Records excerpted from a collection:
=== Begin Enclosure ===

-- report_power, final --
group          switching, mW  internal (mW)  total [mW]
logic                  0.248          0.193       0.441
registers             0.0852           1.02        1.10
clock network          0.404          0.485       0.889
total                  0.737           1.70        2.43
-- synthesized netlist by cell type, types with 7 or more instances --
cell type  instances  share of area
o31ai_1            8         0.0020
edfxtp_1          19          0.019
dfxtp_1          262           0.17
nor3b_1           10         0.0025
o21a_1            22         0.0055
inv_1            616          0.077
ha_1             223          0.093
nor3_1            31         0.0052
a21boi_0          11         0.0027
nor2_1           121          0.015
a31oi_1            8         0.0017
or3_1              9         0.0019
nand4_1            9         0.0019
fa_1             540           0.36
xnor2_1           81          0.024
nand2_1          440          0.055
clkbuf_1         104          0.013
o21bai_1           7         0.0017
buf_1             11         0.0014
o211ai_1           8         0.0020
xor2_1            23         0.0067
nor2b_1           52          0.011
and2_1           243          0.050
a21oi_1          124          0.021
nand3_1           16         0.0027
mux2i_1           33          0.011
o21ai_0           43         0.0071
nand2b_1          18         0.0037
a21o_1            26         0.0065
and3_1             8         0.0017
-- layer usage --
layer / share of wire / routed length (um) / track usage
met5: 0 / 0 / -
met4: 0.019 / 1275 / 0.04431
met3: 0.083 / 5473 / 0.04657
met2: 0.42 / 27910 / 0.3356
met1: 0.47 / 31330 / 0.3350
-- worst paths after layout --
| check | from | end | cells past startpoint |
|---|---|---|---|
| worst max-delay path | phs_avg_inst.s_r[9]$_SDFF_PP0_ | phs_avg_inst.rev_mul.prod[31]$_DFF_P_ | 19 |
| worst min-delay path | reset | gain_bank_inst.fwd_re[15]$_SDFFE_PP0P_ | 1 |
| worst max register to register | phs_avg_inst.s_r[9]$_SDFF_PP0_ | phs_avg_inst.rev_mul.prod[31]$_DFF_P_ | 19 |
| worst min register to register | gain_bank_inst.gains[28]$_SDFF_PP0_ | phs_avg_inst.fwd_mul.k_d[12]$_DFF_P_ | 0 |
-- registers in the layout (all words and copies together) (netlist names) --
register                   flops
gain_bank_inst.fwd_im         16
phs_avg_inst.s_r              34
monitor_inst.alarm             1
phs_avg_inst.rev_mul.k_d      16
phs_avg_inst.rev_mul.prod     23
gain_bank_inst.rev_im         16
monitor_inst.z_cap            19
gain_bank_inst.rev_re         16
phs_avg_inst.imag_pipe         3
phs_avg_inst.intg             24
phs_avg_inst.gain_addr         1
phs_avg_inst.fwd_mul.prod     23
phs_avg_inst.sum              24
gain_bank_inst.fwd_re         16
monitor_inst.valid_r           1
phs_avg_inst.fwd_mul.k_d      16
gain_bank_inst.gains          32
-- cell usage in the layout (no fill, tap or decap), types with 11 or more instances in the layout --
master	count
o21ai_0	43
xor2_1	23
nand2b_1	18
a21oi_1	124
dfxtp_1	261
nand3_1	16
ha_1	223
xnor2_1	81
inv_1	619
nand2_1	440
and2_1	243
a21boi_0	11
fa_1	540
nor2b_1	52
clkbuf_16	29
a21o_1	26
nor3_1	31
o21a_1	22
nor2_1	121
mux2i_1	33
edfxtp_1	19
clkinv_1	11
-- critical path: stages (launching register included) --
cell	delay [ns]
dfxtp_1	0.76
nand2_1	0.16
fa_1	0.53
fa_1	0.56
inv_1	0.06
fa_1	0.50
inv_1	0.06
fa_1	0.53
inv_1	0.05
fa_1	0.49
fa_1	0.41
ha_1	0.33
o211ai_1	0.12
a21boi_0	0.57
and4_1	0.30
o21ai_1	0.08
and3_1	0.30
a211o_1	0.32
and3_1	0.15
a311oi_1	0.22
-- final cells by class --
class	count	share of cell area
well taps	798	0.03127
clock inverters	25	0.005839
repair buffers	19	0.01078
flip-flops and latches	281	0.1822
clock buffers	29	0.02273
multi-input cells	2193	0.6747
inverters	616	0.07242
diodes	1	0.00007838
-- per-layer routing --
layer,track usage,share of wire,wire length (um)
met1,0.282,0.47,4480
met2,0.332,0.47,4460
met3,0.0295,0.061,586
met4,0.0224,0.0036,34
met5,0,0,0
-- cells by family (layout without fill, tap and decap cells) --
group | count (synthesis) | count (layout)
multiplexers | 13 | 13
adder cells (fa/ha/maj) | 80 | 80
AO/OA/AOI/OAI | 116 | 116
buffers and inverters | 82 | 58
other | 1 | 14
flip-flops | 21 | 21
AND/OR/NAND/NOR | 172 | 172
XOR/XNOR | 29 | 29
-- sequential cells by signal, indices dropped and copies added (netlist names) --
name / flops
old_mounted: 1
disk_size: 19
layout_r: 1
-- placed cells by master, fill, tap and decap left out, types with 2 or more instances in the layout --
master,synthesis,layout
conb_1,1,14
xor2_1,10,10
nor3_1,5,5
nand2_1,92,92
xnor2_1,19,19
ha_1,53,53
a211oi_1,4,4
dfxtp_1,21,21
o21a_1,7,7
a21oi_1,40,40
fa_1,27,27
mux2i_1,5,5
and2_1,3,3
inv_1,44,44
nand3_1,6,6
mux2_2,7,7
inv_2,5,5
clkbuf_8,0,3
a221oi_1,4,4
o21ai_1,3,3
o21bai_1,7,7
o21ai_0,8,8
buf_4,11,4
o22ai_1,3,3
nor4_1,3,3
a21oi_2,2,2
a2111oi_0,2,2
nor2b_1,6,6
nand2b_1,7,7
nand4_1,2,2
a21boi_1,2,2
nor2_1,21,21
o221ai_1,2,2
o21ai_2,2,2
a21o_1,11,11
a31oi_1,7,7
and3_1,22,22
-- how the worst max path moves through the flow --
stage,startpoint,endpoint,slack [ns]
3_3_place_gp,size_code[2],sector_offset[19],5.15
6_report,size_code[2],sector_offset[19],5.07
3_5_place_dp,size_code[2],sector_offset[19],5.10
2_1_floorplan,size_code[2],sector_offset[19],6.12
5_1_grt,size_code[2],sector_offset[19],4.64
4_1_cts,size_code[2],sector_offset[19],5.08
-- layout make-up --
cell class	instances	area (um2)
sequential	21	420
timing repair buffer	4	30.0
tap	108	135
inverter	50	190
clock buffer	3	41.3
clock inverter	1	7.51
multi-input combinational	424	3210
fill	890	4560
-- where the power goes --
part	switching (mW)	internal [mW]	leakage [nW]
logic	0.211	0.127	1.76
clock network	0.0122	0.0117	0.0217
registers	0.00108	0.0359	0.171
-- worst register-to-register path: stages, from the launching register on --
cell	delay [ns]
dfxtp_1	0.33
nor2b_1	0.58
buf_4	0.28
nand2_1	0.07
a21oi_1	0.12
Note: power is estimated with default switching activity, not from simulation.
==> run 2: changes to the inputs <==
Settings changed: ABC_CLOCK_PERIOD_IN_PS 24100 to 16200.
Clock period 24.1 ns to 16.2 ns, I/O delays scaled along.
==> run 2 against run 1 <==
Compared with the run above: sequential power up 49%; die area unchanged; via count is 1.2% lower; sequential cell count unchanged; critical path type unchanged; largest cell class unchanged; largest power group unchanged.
`src/logic/mem_pkg.sv`:
```
// memory side of the bridge: word store and address regions
package mem_pkg;

  // one stored word, even byte in the high half
  typedef logic [15:0] word_t;

  // 256 words stand in for the external sdram
  localparam int WORD_ADDR_BITS = 8;

  // word index, taken from byte address bits 8:1
  typedef logic [WORD_ADDR_BITS-1:0] word_addr_t;

  // top byte of the 32-bit address
  typedef logic [7:0] region_t;

  localparam region_t REGION_MEM  = 8'h00; // word memory
  localparam region_t REGION_CTRL = 8'hFF; // control byte

  // every other region reads 00 and drops writes

endpackage

```
`src/logic/spi_pkg.sv`:
```
// byte-level view of the spi host link
package spi_pkg;

  // one byte on mosi or miso
  typedef logic [7:0] byte_t;

  // full byte address, sent msb first after the command
  typedef logic [31:0] spi_addr_t;

  // command byte opcodes
  localparam byte_t CMD_WRITE = 8'h02; // data bytes follow, host to memory
  localparam byte_t CMD_READ  = 8'h03; // data bytes clocked back on miso

  // address bytes between command and data
  localparam int ADDR_BYTES = 4;

endpackage

```
`src/logic/byte_bus_if.sv`:
```
// byte strobes from the spi slave to the packer
interface byte_bus_if;

  logic               rd;    // one clk, fetch byte at addr
  logic               wr;    // one clk, wdata to addr
  spi_pkg::spi_addr_t addr;  // valid during rd or wr
  spi_pkg::byte_t     wdata; // valid during wr
  spi_pkg::byte_t     rdata; // valid 2 clk after rd, held until next rd

  modport slave (
    output rd, wr, addr, wdata,
    input  rdata
  );

  modport packer (
    input  rd, wr, addr, wdata,
    output rdata
  );

endinterface

```
`src/logic/word_bus_if.sv`:
```
// word strobes from the packer to the word store
interface word_bus_if;

  logic                we;    // one clk write
  logic                re;    // one clk read
  mem_pkg::word_addr_t addr;  // shared by reads and writes
  mem_pkg::word_t      wdata; // valid with we
  mem_pkg::word_t      rdata; // registered, valid 1 clk after re

  modport packer (
    output we, re, addr, wdata,
    input  rdata
  );

  modport store (
    input  we, re, addr, wdata,
    output rdata
  );

endinterface

```
`src/logic/byte_packer.sv`:
```
// region decode, control byte and byte-to-word packing
module byte_packer (
  input  logic           clk,
  input  logic           reset,
  byte_bus_if.packer     bus,
  word_bus_if.packer     mem,
  output spi_pkg::byte_t control
);

  mem_pkg::region_t    region;      // of the strobed address
  logic                is_mem;
  logic                is_ctrl;

  spi_pkg::byte_t      control_q;
  logic                we_q;
  logic                re_q;
  mem_pkg::word_addr_t word_addr_q;
  spi_pkg::byte_t      even_byte;   // waits for its odd partner
  spi_pkg::byte_t      odd_byte;
  mem_pkg::region_t    rd_region_q; // region of the last rd
  logic                rd_low_q;    // odd address picks low half

  assign region  = bus.addr[31:24];
  assign is_mem  = (region == mem_pkg::REGION_MEM);
  assign is_ctrl = (region == mem_pkg::REGION_CTRL);

  always_ff @(posedge clk)
  begin
    if (reset)
    begin
      control_q   <= '0;
      we_q        <= 1'b0;
      re_q        <= 1'b0;
      rd_region_q <= '0;
    end
    else
    begin
      we_q <= bus.wr & is_mem & bus.addr[0]; // odd byte completes the word
      re_q <= bus.rd & is_mem;
      if (bus.wr && is_ctrl)
        control_q <= bus.wdata;
      if (bus.rd)
        rd_region_q <= region;
    end
  end

  // payload, no reset
  always_ff @(posedge clk)
  begin
    if (bus.wr || bus.rd)
      word_addr_q <= bus.addr[mem_pkg::WORD_ADDR_BITS:1];
    if (bus.wr && is_mem)
    begin
      if (bus.addr[0])
        odd_byte <= bus.wdata;
      else
        even_byte <= bus.wdata;
    end
    if (bus.rd)
      rd_low_q <= bus.addr[0];
  end

  // read byte select
  always_comb
  begin
    if (rd_region_q == mem_pkg::REGION_MEM)
      bus.rdata = rd_low_q ? mem.rdata[7:0] : mem.rdata[15:8];
    else if (rd_region_q == mem_pkg::REGION_CTRL)
      bus.rdata = control_q;
    else
      bus.rdata = '0; // unmapped
  end

  assign mem.we    = we_q;
  assign mem.re    = re_q;
  assign mem.addr  = word_addr_q;
  assign mem.wdata = {even_byte, odd_byte}; // even byte high
  assign control   = control_q;

endmodule

```
`src/logic/spi_ram_top.sv`:
```
// spi to word memory bridge, single clock
module spi_ram_top (
  input  logic           clk,
  input  logic           reset,
  input  logic           spi_csn,
  input  logic           spi_sclk,
  input  logic           spi_mosi,
  output logic           spi_miso,
  output spi_pkg::byte_t control
);

  byte_bus_if byte_bus (); // slave to packer
  word_bus_if word_bus (); // packer to store

  // byte strobes from the spi pins
  spi_slave u_spi_slave (
    .clk      (clk),
    .reset    (reset),
    .spi_csn  (spi_csn),
    .spi_sclk (spi_sclk),
    .spi_mosi (spi_mosi),
    .spi_miso (spi_miso),
    .bus      (byte_bus.slave)
  );

  // bytes into words, control byte
  byte_packer u_byte_packer (
    .clk     (clk),
    .reset   (reset),
    .bus     (byte_bus.packer),
    .mem     (word_bus.packer),
    .control (control)
  );

  word_store u_word_store (
    .clk (clk),
    .mem (word_bus.store)
  );

endmodule

```
`src/logic/spi_slave.sv`:
```
// spi mode 0 slave, oversampled on clk
module spi_slave (
  input  logic        clk,
  input  logic        reset,
  input  logic        spi_csn,
  input  logic        spi_sclk,
  input  logic        spi_mosi,
  output logic        spi_miso,
  byte_bus_if.slave   bus
);

  typedef enum logic [2:0] {
    ph_cmd,     // waiting for command byte
    ph_addr,    // collecting address bytes
    ph_data_wr, // write data bytes
    ph_data_rd, // read data bytes
    ph_ignore   // unknown command, wait for csn
  } phase_t;

  phase_t phase;

  // two-flop synchronizers, index 1 is the safe one
  logic [1:0] sclk_sync;
  logic [1:0] csn_sync;
  logic [1:0] mosi_sync;
  logic       sclk_prev; // for edge detect

  logic       sclk_rise;
  logic       sclk_fall;
  logic       byte_done;

  logic [2:0] bit_cnt;  // bits of the current byte
  logic [1:0] byte_cnt; // address bytes seen
  logic       rd_cmd;   // command was a read

  logic [6:0]         shift_in;  // mosi bits so far
  spi_pkg::byte_t     byte_in;   // byte completed by this rise
  spi_pkg::byte_t     shift_out; // miso byte, msb out
  spi_pkg::spi_addr_t addr_q;
  spi_pkg::byte_t     wdata_q;
  logic               wr_q;
  logic               rd_q;
  logic [1:0]         rd_pipe;   // rd delayed until rdata settles

  assign sclk_rise = sclk_sync[1] & ~sclk_prev;
  assign sclk_fall = ~sclk_sync[1] & sclk_prev;
  assign byte_in   = {shift_in, mosi_sync[1]};
  assign byte_done = sclk_rise & (bit_cnt == 3'd7) & ~csn_sync[1];

  always_ff @(posedge clk)
  begin
    if (reset)
    begin
      sclk_sync <= 2'b00;
      csn_sync  <= 2'b11; // bus idle
      mosi_sync <= 2'b00;
      sclk_prev <= 1'b0;
      phase     <= ph_cmd;
      bit_cnt   <= '0;
      byte_cnt  <= '0;
      rd_cmd    <= 1'b0;
      wr_q      <= 1'b0;
      rd_q      <= 1'b0;
      rd_pipe   <= '0;
      shift_out <= '0;
    end
    else
    begin
      sclk_sync <= {sclk_sync[0], spi_sclk};
      csn_sync  <= {csn_sync[0], spi_csn};
      mosi_sync <= {mosi_sync[0], spi_mosi};
      sclk_prev <= sclk_sync[1];
      wr_q      <= 1'b0; // strobes last one clk
      rd_q      <= 1'b0;
      rd_pipe   <= {rd_pipe[0], rd_q};
      if (csn_sync[1])
      begin
        // deselected: drop partial byte, back to command
        phase     <= ph_cmd;
        bit_cnt   <= '0;
        byte_cnt  <= '0;
        shift_out <= '0;
      end
      else
      begin
        if (rd_pipe[1])
          shift_out <= bus.rdata; // bit 7 shows before next rise
        else if (sclk_fall && bit_cnt != 3'd0)
          shift_out <= {shift_out[6:0], 1'b0}; // no shift on fall after a full byte
        if (sclk_rise)
          bit_cnt <= bit_cnt + 3'd1;
        if (byte_done)
        begin
          case (phase)
            ph_cmd:
            begin
              if (byte_in == spi_pkg::CMD_WRITE)
              begin
                rd_cmd <= 1'b0;
                phase  <= ph_addr;
              end
              else if (byte_in == spi_pkg::CMD_READ)
              begin
                rd_cmd <= 1'b1;
                phase  <= ph_addr;
              end
              else
                phase <= ph_ignore;
            end
            ph_addr:
            begin
              byte_cnt <= byte_cnt + 2'd1;
              if (byte_cnt == 2'(spi_pkg::ADDR_BYTES - 1))
              begin
                if (rd_cmd)
                begin
                  phase <= ph_data_rd;
                  rd_q  <= 1'b1; // prefetch first byte
                end
                else
                  phase <= ph_data_wr;
              end
            end
            ph_data_wr: wr_q <= 1'b1;
            ph_data_rd: rd_q <= 1'b1; // fetch following byte
            default: ; // ignore until csn rises
          endcase
        end
      end
    end
  end

  // shift and address path
  always_ff @(posedge clk)
  begin
    if (sclk_rise)
      shift_in <= byte_in[6:0];
    if (byte_done && phase == ph_addr)
      addr_q <= {addr_q[23:0], byte_in}; // msb first
    else if (byte_done && phase == ph_data_rd)
      addr_q <= addr_q + 32'd1; // in step with rd
    else if (wr_q)
      addr_q <= addr_q + 32'd1; // after the write strobe
    if (byte_done && phase == ph_data_wr)
      wdata_q <= byte_in;
  end

  assign bus.wr    = wr_q;
  assign bus.rd    = rd_q;
  assign bus.addr  = addr_q;
  assign bus.wdata = wdata_q;
  assign spi_miso  = shift_out[7];

endmodule

```
`src/logic/word_store.sv`:
```
// on-chip word memory standing in for the sdram
module word_store (
  input  logic      clk,
  word_bus_if.store mem
);

  // contents undefined after power-up
  mem_pkg::word_t ram [1 << mem_pkg::WORD_ADDR_BITS];

  always_ff @(posedge clk)
  begin
    if (mem.we)
      ram[mem.addr] <= mem.wdata;
  end

  // registered read, held between reads
  always_ff @(posedge clk)
  begin
    if (mem.re)
      mem.rdata <= ram[mem.addr];
  end

endmodule

```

=== End Enclosure ===

WHAT IS NEEDED: Only the lines above from the one with "layer,track usage,share of" through the one with "6_report,size_code[2],sector_offset[19],5.07" should be duplicated, character for character.

RESPONSE BELOW:
layer,track usage,share of wire,wire length (um)
met1,0.282,0.47,4480
met2,0.332,0.47,4460
met3,0.0295,0.061,586
met4,0.0224,0.0036,34
met5,0,0,0
-- cells by family (layout without fill, tap and decap cells) --
group | count (synthesis) | count (layout)
multiplexers | 13 | 13
adder cells (fa/ha/maj) | 80 | 80
AO/OA/AOI/OAI | 116 | 116
buffers and inverters | 82 | 58
other | 1 | 14
flip-flops | 21 | 21
AND/OR/NAND/NOR | 172 | 172
XOR/XNOR | 29 | 29
-- sequential cells by signal, indices dropped and copies added (netlist names) --
name / flops
old_mounted: 1
disk_size: 19
layout_r: 1
-- placed cells by master, fill, tap and decap left out, types with 2 or more instances in the layout --
master,synthesis,layout
conb_1,1,14
xor2_1,10,10
nor3_1,5,5
nand2_1,92,92
xnor2_1,19,19
ha_1,53,53
a211oi_1,4,4
dfxtp_1,21,21
o21a_1,7,7
a21oi_1,40,40
fa_1,27,27
mux2i_1,5,5
and2_1,3,3
inv_1,44,44
nand3_1,6,6
mux2_2,7,7
inv_2,5,5
clkbuf_8,0,3
a221oi_1,4,4
o21ai_1,3,3
o21bai_1,7,7
o21ai_0,8,8
buf_4,11,4
o22ai_1,3,3
nor4_1,3,3
a21oi_2,2,2
a2111oi_0,2,2
nor2b_1,6,6
nand2b_1,7,7
nand4_1,2,2
a21boi_1,2,2
nor2_1,21,21
o221ai_1,2,2
o21ai_2,2,2
a21o_1,11,11
a31oi_1,7,7
and3_1,22,22
-- how the worst max path moves through the flow --
stage,startpoint,endpoint,slack [ns]
3_3_place_gp,size_code[2],sector_offset[19],5.15
6_report,size_code[2],sector_offset[19],5.07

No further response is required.